## PROBLEM TO WORK ON
Somewhere below is a line with "localparam logic OP_UPDATE" and, later, a line with "block is idle."; repeat those two lines and all the lines between them, exactly as they are.

Stored items:

>>>

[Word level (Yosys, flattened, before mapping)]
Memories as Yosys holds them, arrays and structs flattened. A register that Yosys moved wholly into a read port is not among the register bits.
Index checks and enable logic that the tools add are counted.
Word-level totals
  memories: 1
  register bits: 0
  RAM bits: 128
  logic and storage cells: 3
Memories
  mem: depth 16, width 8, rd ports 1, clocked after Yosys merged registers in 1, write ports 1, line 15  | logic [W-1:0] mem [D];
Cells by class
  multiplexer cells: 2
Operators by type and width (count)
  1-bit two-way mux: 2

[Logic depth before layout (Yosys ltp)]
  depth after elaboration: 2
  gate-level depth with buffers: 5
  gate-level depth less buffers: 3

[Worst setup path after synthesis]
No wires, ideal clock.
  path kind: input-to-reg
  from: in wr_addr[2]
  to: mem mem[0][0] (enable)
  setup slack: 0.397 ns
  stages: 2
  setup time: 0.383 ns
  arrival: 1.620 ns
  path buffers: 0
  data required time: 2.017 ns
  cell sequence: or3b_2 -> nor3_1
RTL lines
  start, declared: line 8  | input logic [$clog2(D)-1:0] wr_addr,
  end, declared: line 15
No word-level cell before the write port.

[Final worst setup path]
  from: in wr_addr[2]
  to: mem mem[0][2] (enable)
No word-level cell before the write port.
===== config.mk =====
export PLATFORM = sky130hd
export DESIGN_NAME = rtos_task_picker
export DESIGN_NICKNAME = d
export VERILOG_FILES = /design/src/rtl/rtp_pkg.sv /design/src/rtl/rtos_task_picker.sv /design/src/rtl/rtp_cell.sv
export VERILOG_INCLUDE_DIRS = /design/src /design/src/rtl
export SDC_FILE = /design/constraint.sdc
export NUM_CORES = 1
export LEC_CHECK = 0
export ABC_AREA = 1
export BUFFER_PORTS_ARGS = -buffer_cell sky130_fd_sc_hd__buf_2
export CAP_MARGIN = 0
export CORE_MARGIN = 5
export CORE_UTILIZATION = 60
export CTS_CLUSTER_DIAMETER = 30
export CTS_CLUSTER_SIZE = 14
export DETAILED_ROUTE_END_ITERATION = 10
export HOLD_SLACK_MARGIN = 0.1
export PLACE_DENSITY = 0.77
export SLEW_MARGIN = 30
export SYNTH_ARGS = -nofsm -noshare
export SYNTH_HDL_FRONTEND = slang
export SYNTH_SLANG_ARGS = --single-unit

===== constraint.sdc =====
create_clock -name clock -period 3.8 [get_ports clock]
set_input_delay 0.38 -clock clock [delete_from_list [all_inputs] [get_ports clock]]
set_output_delay 0.38 -clock clock [all_outputs]
set_load 0.01 [all_outputs]

===== src/rtl/rtos_task_picker_macros.svh =====
// ---------------------------------------------------------------------------
// rtos_task_picker assertion macros
// Concurrent assertion helpers shared by the task picker RTL. Defining
// ASSERT_OFF compiles all checks away.
// ---------------------------------------------------------------------------
`ifndef RTOS_TASK_PICKER_MACROS_SVH
`define RTOS_TASK_PICKER_MACROS_SVH
`ifndef ASSERT_OFF
// The property must hold at every clock edge outside reset.
`define RTP_ASSERT(label, clk, rst, prop) \
label: assert property (@(posedge clk) disable iff (rst) prop) \
   else $error("rtp: assertion failed");
// The condition must never be seen at a clock edge outside reset.
`define RTP_ASSERT_NEVER(label, clk, rst, prop) \
label: assert property (@(posedge clk) disable iff (rst) !(prop)) \
   else $error("rtp: forbidden condition seen");
`else
`define RTP_ASSERT(label, clk, rst, prop)
`define RTP_ASSERT_NEVER(label, clk, rst, prop)
`endif
`endif


===== src/rtl/rtp_pkg.sv =====
`timescale 1ns / 1ps
// ---------------------------------------------------------------------------
// rtp_pkg
// Types and constants shared by the task picker and its scan cells.
// ---------------------------------------------------------------------------
package rtp_pkg;

   localparam int MAX_TASKS = 16;
   localparam int TASK_W    = $clog2(MAX_TASKS);
   localparam int COUNT_W   = $clog2(MAX_TASKS + 1);
   localparam int PRIO_W    = 8;
   localparam int CSR_IDX_W = 1;
   localparam int CSR_DATA_W = COUNT_W;

   // Request operation codes.
   localparam logic OP_UPDATE   = 1'b0;
   localparam logic OP_SCHEDULE = 1'b1;

   // Scheduling policy codes.
   localparam logic POLICY_RR   = 1'b0;
   localparam logic POLICY_PRIO = 1'b1;

   // Control register indexes.
   localparam logic [CSR_IDX_W-1:0] CSR_POLICY_MODE  = CSR_IDX_W'(0);
   localparam logic [CSR_IDX_W-1:0] CSR_TASKS_IN_USE = CSR_IDX_W'(1);

   typedef struct packed {
      logic              operation;
      logic [TASK_W-1:0] task_index;
      logic              task_is_ready;
      logic [PRIO_W-1:0] task_prio;
   } req_type;

   typedef struct packed {
      logic [TASK_W-1:0] running_task;
      logic              idle_chosen;
   } rsp_type;

   // Entry write broadcast to every cell.
   typedef struct packed {
      logic              en;
      logic [TASK_W-1:0] index;
      logic              ready;
      logic [PRIO_W-1:0] prio;
   } entry_wr_type;

   // Window of the table searched by the running scan.
   typedef struct packed {
      logic [COUNT_W-1:0] n;
      logic [TASK_W-1:0]  lo;
   } scan_bounds_type;

   // Partial search result handed from cell to cell.
   typedef struct packed {
      logic              valid;
      logic              hi_found;
      logic [TASK_W-1:0] hi_idx;
      logic              any_found;
      logic [TASK_W-1:0] any_idx;
      logic              pr_found;
      logic [TASK_W-1:0] pr_idx;
      logic [PRIO_W-1:0] pr_prio;
   } token_type;

   typedef enum logic [1:0] {
      ST_IDLE,
      ST_MOD,
      ST_SCAN,
      ST_DONE
   } state_type;

endpackage


===== src/rtl/rtos_task_picker.sv =====
`timescale 1ns / 1ps
// ---------------------------------------------------------------------------
// rtos_task_picker
// Task selection for a small real-time kernel: a task table held in a chain
// of scan cells, round-robin or highest-priority pick of the next task.
// ---------------------------------------------------------------------------
// Usage:
// Requests arrive on req_valid/req_ready with a req_data struct. An update
// request writes one table entry; a schedule request picks the next task.
// Every request returns one response on rsp_valid/rsp_ready with the running
// task and an idle flag. The control port (csr_we, csr_index, csr_wdata) sets
// the policy and the entries in use; write it only while the block is idle.
// Flow: an update passes from acceptance through the done state into the
// output register. A schedule request first checks its start point and
// subtracts the entry count until the start point lies inside the table
// (more than once only after the table shrank), then walks the chain of
// scan cells, one per table entry, and registers the result. The block takes
// no new request while one is in progress. The next request is accepted once
// the result sits in the output register; a stalled receiver holds it there
// and a finished result waits until the register is free.
// Reset clears the table and running task and selects round robin, 16 tasks.
// ---------------------------------------------------------------------------
`include "rtos_task_picker_macros.svh"

module rtos_task_picker (
   input  logic                              clock,
   input  logic                              reset,
   input  logic                              req_valid,
   output logic                              req_ready,
   input  rtp_pkg::req_type                  req_data,
   output logic                              rsp_valid,
   input  logic                              rsp_ready,
   output rtp_pkg::rsp_type                  rsp_data,
   input  logic                              csr_we,
   input  logic [rtp_pkg::CSR_IDX_W-1:0]     csr_index,
   input  logic [rtp_pkg::CSR_DATA_W-1:0]    csr_wdata
);
   import rtp_pkg::*;

   state_type          state_ff, state_in;

   logic               policy_ff;
   logic [COUNT_W-1:0] tasks_ff;
   logic [TASK_W-1:0]  cur_ff;
   logic [COUNT_W-1:0] n_ff;
   logic [COUNT_W-1:0] m_ff;
   logic [TASK_W-1:0]  lo_ff;
   logic               rsp_valid_ff;
   rsp_type            rsp_data_ff;

   logic               accept;
   logic               out_free;
   logic               launch;
   logic               finish;
   logic               load_rsp;
   logic [COUNT_W-1:0] n_eff;
   logic [TASK_W-1:0]  pick;

   entry_wr_type       entry_wr;
   scan_bounds_type    bounds;
   token_type          head_tok;
   token_type          tail_tok;
   token_type          chain_tok [MAX_TASKS];
   logic [MAX_TASKS-1:0] tok_valid_vec;

   assign accept   = req_valid && req_ready;
   assign out_free = !rsp_valid_ff || rsp_ready;

   // A count of zero means only the idle task; counts above the table size saturate.
   always_comb begin
      if (tasks_ff == '0) begin
         n_eff = COUNT_W'(1);
      end else if (tasks_ff > COUNT_W'(MAX_TASKS)) begin
         n_eff = COUNT_W'(MAX_TASKS);
      end else begin
         n_eff = tasks_ff;
      end
   end

   // Next state.
   always_comb begin
      state_in = state_ff;
      case (state_ff)
         ST_IDLE: begin
            if (req_valid) begin
               state_in = (req_data.operation == OP_SCHEDULE) ? ST_MOD : ST_DONE;
            end
         end
         ST_MOD: begin
            if (m_ff < n_ff) begin
               state_in = ST_SCAN;
            end
         end
         ST_SCAN: begin
            if (tail_tok.valid) begin
               state_in = ST_DONE;
            end
         end
         ST_DONE: begin
            if (out_free) begin
               state_in = ST_IDLE;
            end
         end
         default: begin
            state_in = ST_IDLE;
         end
      endcase
   end

   // State outputs.
   always_comb begin
      req_ready = 1'b0;
      launch    = 1'b0;
      finish    = 1'b0;
      load_rsp  = 1'b0;
      case (state_ff)
         ST_IDLE: req_ready = 1'b1;
         ST_MOD:  launch    = (m_ff < n_ff);
         ST_SCAN: finish    = tail_tok.valid;
         ST_DONE: load_rsp  = out_free;
         default: req_ready = 1'b0;
      endcase
   end

   // Entry writes go straight to the cells when an update is accepted.
   assign entry_wr.en    = accept && (req_data.operation == OP_UPDATE) &&
                           (int'(req_data.task_index) < MAX_TASKS);
   assign entry_wr.index = req_data.task_index;
   assign entry_wr.ready = req_data.task_is_ready;
   assign entry_wr.prio  = req_data.task_prio;

   assign bounds.n  = n_ff;
   assign bounds.lo = lo_ff;

   always_comb begin
      head_tok       = '0;
      head_tok.valid = launch;
   end

   genvar gi;
   generate
      for (gi = 0; gi < MAX_TASKS; gi++) begin : g_cell
         token_type cell_in;
         if (gi == 0) begin : g_head
            assign cell_in = head_tok;
         end else begin : g_link
            assign cell_in = chain_tok[gi-1];
         end
         rtp_cell u_cell (
            .clock    (clock),
            .reset    (reset),
            .cell_idx (TASK_W'(gi)),
            .entry_wr (entry_wr),
            .bounds   (bounds),
            .tok_in   (cell_in),
            .tok_out  (chain_tok[gi])
         );
         assign tok_valid_vec[gi] = chain_tok[gi].valid;
      end
   endgenerate

   assign tail_tok = chain_tok[MAX_TASKS-1];

   // Round robin takes the first ready task from the start point on, else the
   // lowest-numbered ready user task, else idle. Priority mode takes the best
   // priority with ties resolved to the lowest index, else idle.
   always_comb begin
      if (policy_ff == POLICY_PRIO) begin
         pick = tail_tok.pr_found ? tail_tok.pr_idx : '0;
      end else if (tail_tok.hi_found) begin
         pick = tail_tok.hi_idx;
      end else if (tail_tok.any_found) begin
         pick = tail_tok.any_idx;
      end else begin
         pick = '0;
      end
   end

   always_ff @(posedge clock) begin
      if (reset) begin
         state_ff     <= ST_IDLE;
         policy_ff    <= POLICY_RR;
         tasks_ff     <= COUNT_W'(MAX_TASKS);
         cur_ff       <= '0;
         rsp_valid_ff <= 1'b0;
      end else begin
         state_ff <= state_in;
         if (csr_we) begin
            case (csr_index)
               CSR_POLICY_MODE:  policy_ff <= csr_wdata[0];
               CSR_TASKS_IN_USE: tasks_ff  <= csr_wdata;
               default:          policy_ff <= policy_ff;
            endcase
         end
         if (finish) begin
            cur_ff <= pick;
         end
         if (load_rsp) begin
            rsp_valid_ff <= 1'b1;
         end else if (rsp_ready) begin
            rsp_valid_ff <= 1'b0;
         end
      end
   end

   // The start point is (current + 1) mod n, reduced by one subtraction per
   // cycle; it needs more than one step only after the table was shrunk.
   always_ff @(posedge clock) begin
      if (accept && (req_data.operation == OP_SCHEDULE)) begin
         n_ff <= n_eff;
         m_ff <= COUNT_W'(cur_ff) + COUNT_W'(1);
      end else if ((state_ff == ST_MOD) && (m_ff >= n_ff)) begin
         m_ff <= m_ff - n_ff;
      end
      if (launch) begin
         lo_ff <= (m_ff == '0) ? TASK_W'(1) : m_ff[TASK_W-1:0];
      end
      if (load_rsp) begin
         rsp_data_ff.running_task <= cur_ff;
         rsp_data_ff.idle_chosen  <= (cur_ff == '0);
      end
   end

   assign rsp_valid = rsp_valid_ff;
   assign rsp_data  = rsp_data_ff;

   `RTP_ASSERT(a_one_token, clock, reset, $countones(tok_valid_vec) <= 1)
   `RTP_ASSERT_NEVER(a_tail_outside_scan, clock, reset, tail_tok.valid && (state_ff != ST_SCAN))
   `RTP_ASSERT(a_mod_bounds, clock, reset, (state_ff == ST_MOD) |-> ((n_ff != '0) && (n_ff <= COUNT_W'(MAX_TASKS))))
   `RTP_ASSERT(a_pick_in_table, clock, reset, ((state_ff == ST_DONE) && ($past(state_ff) == ST_SCAN)) |-> (COUNT_W'(cur_ff) < n_ff))
   `RTP_ASSERT(a_idle_flag, clock, reset, rsp_valid_ff |-> (rsp_data_ff.idle_chosen == (rsp_data_ff.running_task == '0)))

endmodule


===== src/rtl/rtp_cell.sv =====
`timescale 1ns / 1ps
// ---------------------------------------------------------------------------
// rtp_cell
// One task table entry plus one stage of the scan chain that folds the entry
// into the search token passing through it.
// ---------------------------------------------------------------------------
module rtp_cell (
   input  logic                            clock,
   input  logic                            reset,
   input  logic [rtp_pkg::TASK_W-1:0]      cell_idx,
   input  rtp_pkg::entry_wr_type           entry_wr,
   input  rtp_pkg::scan_bounds_type        bounds,
   input  rtp_pkg::token_type              tok_in,
   output rtp_pkg::token_type              tok_out
);
   import rtp_pkg::*;

   logic              ready_ff;
   logic [PRIO_W-1:0] prio_ff;
   token_type         tok_ff;
   token_type         tok_in_next;
   logic              qualifies;

   // The idle task and entries beyond the table in use never take part.
   assign qualifies = ready_ff && (cell_idx != '0) && (COUNT_W'(cell_idx) < bounds.n);

   always_comb begin
      tok_in_next = tok_in;
      if (tok_in.valid && qualifies) begin
         if (!tok_in.hi_found && (cell_idx >= bounds.lo)) begin
            tok_in_next.hi_found = 1'b1;
            tok_in_next.hi_idx   = cell_idx;
         end
         if (!tok_in.any_found) begin
            tok_in_next.any_found = 1'b1;
            tok_in_next.any_idx   = cell_idx;
         end
         if (!tok_in.pr_found || (prio_ff > tok_in.pr_prio)) begin
            tok_in_next.pr_found = 1'b1;
            tok_in_next.pr_idx   = cell_idx;
            tok_in_next.pr_prio  = prio_ff;
         end
      end
   end

   always_ff @(posedge clock) begin
      if (reset) begin
         ready_ff <= 1'b0;
         prio_ff  <= '0;
         tok_ff   <= '0;
      end else begin
         if (entry_wr.en && (entry_wr.index == cell_idx)) begin
            ready_ff <= entry_wr.ready;
            prio_ff  <= entry_wr.prio;
         end
         tok_ff <= tok_in_next;
      end
   end

   assign tok_out = tok_ff;

endmodule


==> out/metrics.csv <==
metric,value,unit
# setup viols final,0,
RR Startpoint,state_ff[0]$_SDFFE_PP0P_,
TritonCTS clock tree,done,
"area leader, netlist",dfxtp_1,
status,completed,
First DRT Iteration DRCs,1049,
worst min path class,in2reg,
synthesis-to-layout area growth,17.3,%
# nets final,2814,
I/O Pins,32,
share of cells above drive strength 1,0.0752,
sequential cell area,9880,µm²
relative max-transition margin,0.356,
Vias/cell,5.21,
total routed wirelength,46000,µm
Tot GR Track Use,0.241,
hold-critical path endpoint,tasks_ff[1]$_SDFFE_PP0P_,
core area,33400,µm²
CTS HTree Levels,3,
Final min period,2.50,ns
Yosys cell types,33,
Clock Pin Slew Worst Setup and Hold Paths,0.06,ns
setup TNS,0,ns
Reg2Reg Depth,9,
Placer Congestion,0.902,
clk sinks,484,
routed vias,16600,
Final Hold Viols,0,
die extent in x,194,µm
largest net degree at the start of global routing,107,
global-route wire length before repair,76700,µm
Area contributors post-synth,"dfxtp_1 46%, a21oi_1 9.1%, inv_1 8.5%",
Leakage Power,9.91,nW
Die H,194,µm
Setup Skew,0.0212,ns
nature of the critical path endpoint,flip-flop,
Max Freq,400,MHz
Max Cap Viol,0,
"Seq/Total Area, Yosys",0.488,
RR Endpoint,g_cell[13].u_cell.ready_ff$_SDFFE_PP0P_,
wire per inst,14.4,µm
"Slew Viols, Final",0,
Clock Path Buffers,3,
Mean Syn Cell Area,7.66,µm²
clock latency on the worst-skew pair,0.60,ns
DR DRC count,0,
# fillers,2483,
RSZ-0062 raised after global routing,false,
YS warnings,0,
Root Buffer,clkbuf_16,
Worst-Margin Slew,0.966,ns
reg2reg setup slack,1.30,ns
"commonest non-fill, non-tap cell in the layout",dfxtp_1,
Post-Syn Nets,2793,
WP data arrival,2.95,ns
Post-CTS Setup Repair Bufs,0,
total congestion overflow,0,
required time of the worst setup path,4.25,ns
pre-CTS WS,1.44,ns
die area,37500,µm²
Initial DRT Pass Iterations,5,
half-perimeter wire length after placement,29500,µm
Hold Path Stages,3,
Setup Crit Path Kind,reg2reg,
Gate Count Post-Synth,2642,
Worst setup SP type,flip-flop,
initial antenna violation count,1,
Mapped Area,20200,µm²
CTS Buf Count,88,
final cycle utilization of the critical path,0.659,
vias in the first global route,16500,
"commonest non-fill, non-tap cells in the layout","465 x dfxtp_1, 460 x inv_1, 398 x nand2_1, 366 x a21oi_1, 295 x nor2_1",
Port Buffer Count,31,
Initial Util,0.605,
Synth Register Bits,484,
post-route ant nets,0,
Peak VDD IR,0.507,mV
Multi-input gate area,8150,µm²
power density over the cells,593,nW/µm²
Std-Cell Rows,67,
CP max FO,18,
Yosys top cell area share,0.460,
Min-Delay Startpoint,csr_wdata[1],
fin worst setup slack,1.30,ns
[cells by family (layout without fill, tap and decap cells)]
kind of cell | count (synthesis) | after routing | share of synthesized area
other | 0 | 1 | 0
AOI/OAI and AO/OA | 561 | 561 | 0.143
adders and majority gates | 126 | 126 | 0.0783
and+or+nand+nor | 889 | 889 | 0.180
buffers and inverters | 580 | 676 | 0.109
xor gates and xnor gates | 2 | 2 | 0.000866
DFF | 484 | 484 | 0.488
[registers in the layout (all words and copies together), names as in the netlist]
| name | flops |
|---|---|
| g_cell.u_cell.tok_out | 317 |
| g_cell.u_cell.prio_ff | 120 |
| g_cell.u_cell.ready_ff | 15 |
| m_ff | 5 |
| n_ff | 5 |
| rsp_data | 5 |
| tasks_ff | 5 |
| cur_ff | 4 |
| lo_ff | 4 |
| state_ff | 2 |
| policy_ff | 1 |
| rsp_valid | 1 |
[how the worst max path moves through the flow]
| stage | from | to | slack [ns] |
|---|---|---|---|
| floorplan | state_ff[0]$_SDFFE_PP0P_ | m_ff[0]$_DFFE_PP_ | 1.85 |
| global placement | state_ff[0]$_SDFFE_PP0P_ | g_cell[11].u_cell.prio_ff[6]$_SDFFE_PP0P_ | 1.58 |
| detailed placement | state_ff[0]$_SDFFE_PP0P_ | g_cell[11].u_cell.prio_ff[2]$_SDFFE_PP0P_ | 1.44 |
| CTS | state_ff[0]$_SDFFE_PP0P_ | g_cell[13].u_cell.ready_ff$_SDFFE_PP0P_ | 1.31 |
| global route | state_ff[0]$_SDFFE_PP0P_ | g_cell[13].u_cell.ready_ff$_SDFFE_PP0P_ | 1.02 |
| finish | state_ff[0]$_SDFFE_PP0P_ | g_cell[13].u_cell.ready_ff$_SDFFE_PP0P_ | 1.30 |
[where the power goes]
part	switching (W)	internal (W)	leakage [nW]	total, W
combinational	0.000580	0.000281	4.51	0.000861
clock	0.00268	0.00517	1.47	0.00786
sequential	0.000101	0.00526	3.92	0.00536
[final cells by class]
cell class / count / share of cell area
Antenna cell: 1 / 0.000105
Clock buffer: 106 / 0.0995
Clock inverter: 59 / 0.0294
Inverter: 464 / 0.0736
Multi-Input combinational cell: 1578 / 0.343
Sequential cell: 484 / 0.416
Tap cell: 448 / 0.0236
Timing Repair Buffer: 47 / 0.0140
[critical path, cell delays in order, from the launching register on]
cell and delay [ns]:
dfxtp_1 0.34, inv_1 0.11, ha_1 0.24, nand2_1 0.12
nor2_2 0.24, inv_2 0.13, nor2_2 0.18, nand3_1 0.51
o21ai_0 0.43, a21oi_1 0.07
[per-layer routing]
layer | routed length, µm | track usage
met5 | 0 | 0
met4 | 1660 | 0.108
met2 | 23500 | 0.432
met3 | 1900 | 0.0421
met1 | 18900 | 0.282
[what timing repair did]
item,4_1_cts,5_1_grt
resized for setup,0,0
hold buffers,7,0
hold endpoints to repair,5,0
[cells in the mapped netlist, drive strengths merged]
master    n
nor3b     1
clkbuf   84
edfxtp   19
o21a      9
o21ai   161
nor3     12
nand4    17
nor2    298
fa        1
xor2      1
a21o     14
a31oi     4
o21bai    3
nand2   398
a21oi   366
nand3   161
a221oi    1
inv     462
clkinv    2
xnor2     1
dfxtp   465
ha      125
o211ai    1
o22ai     1
buf      32
nor4      2
o41ai     1
[metrics by stage]
| step | area (µm²) | instances | total power [W] | utilization | hold WS (ns) |
|---|---|---|---|---|---|
| 6_report | 23700 | 3187 | 0.0141 | 0.709 | 0.113 |
| 4_1_cts | 23700 | 3186 | 0.0142 | 0.709 | 0.109 |
| 3_5_place_dp | 20600 | 3014 | 0.00629 | 0.616 | 0.410 |
| 3_3_place_gp | 20600 | 3014 | 0.00625 | 0.616 | 0.404 |
| 5_1_grt | 23700 | 3187 | 0.0146 | 0.709 | 0.170 |
| 2_1_floorplan | 20200 | 2642 | 0.00605 | - | 0.392 |
No activity file was read; power rests on OpenSTA's default activity.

<<<

## RESPONSE TO THIS EXERCISE
   localparam logic OP_UPDATE   = 1'b0;
   localparam logic OP_SCHEDULE = 1'b1;

   // Scheduling policy codes.
   localparam logic POLICY_RR   = 1'b0;
   localparam logic POLICY_PRIO = 1'b1;

   // Control register indexes.
   localparam logic [CSR_IDX_W-1:0] CSR_POLICY_MODE  = CSR_IDX_W'(0);
   localparam logic [CSR_IDX_W-1:0] CSR_TASKS_IN_USE = CSR_IDX_W'(1);

   typedef struct packed {
      logic              operation;
      logic [TASK_W-1:0] task_index;
      logic              task_is_ready;
      logic [PRIO_W-1:0] task_prio;
   } req_type;

   typedef struct packed {
      logic [TASK_W-1:0] running_task;
      logic              idle_chosen;
   } rsp_type;

   // Entry write broadcast to every cell.
   typedef struct packed {
      logic              en;
      logic [TASK_W-1:0] index;
      logic              ready;
      logic [PRIO_W-1:0] prio;
   } entry_wr_type;

   // Window of the table searched by the running scan.
   typedef struct packed {
      logic [COUNT_W-1:0] n;
      logic [TASK_W-1:0]  lo;
   } scan_bounds_type;

   // Partial search result handed from cell to cell.
   typedef struct packed {
      logic              valid;
      logic              hi_found;
      logic [TASK_W-1:0] hi_idx;
      logic              any_found;
      logic [TASK_W-1:0] any_idx;
      logic              pr_found;
      logic [TASK_W-1:0] pr_idx;
      logic [PRIO_W-1:0] pr_prio;
   } token_type;

   typedef enum logic [1:0] {
      ST_IDLE,
      ST_MOD,
      ST_SCAN,
      ST_DONE
   } state_type;

endpackage


===== src/rtl/rtos_task_picker.sv =====
`timescale 1ns / 1ps
// ---------------------------------------------------------------------------
// rtos_task_picker
// Task selection for a small real-time kernel: a task table held in a chain
// of scan cells, round-robin or highest-priority pick of the next task.
// ---------------------------------------------------------------------------
// Usage:
// Requests arrive on req_valid/req_ready with a req_data struct. An update
// request writes one table entry; a schedule request picks the next task.
// Every request returns one response on rsp_valid/rsp_ready with the running
// task and an idle flag. The control port (csr_we, csr_index, csr_wdata) sets
// the policy and the entries in use; write it only while the block is idle.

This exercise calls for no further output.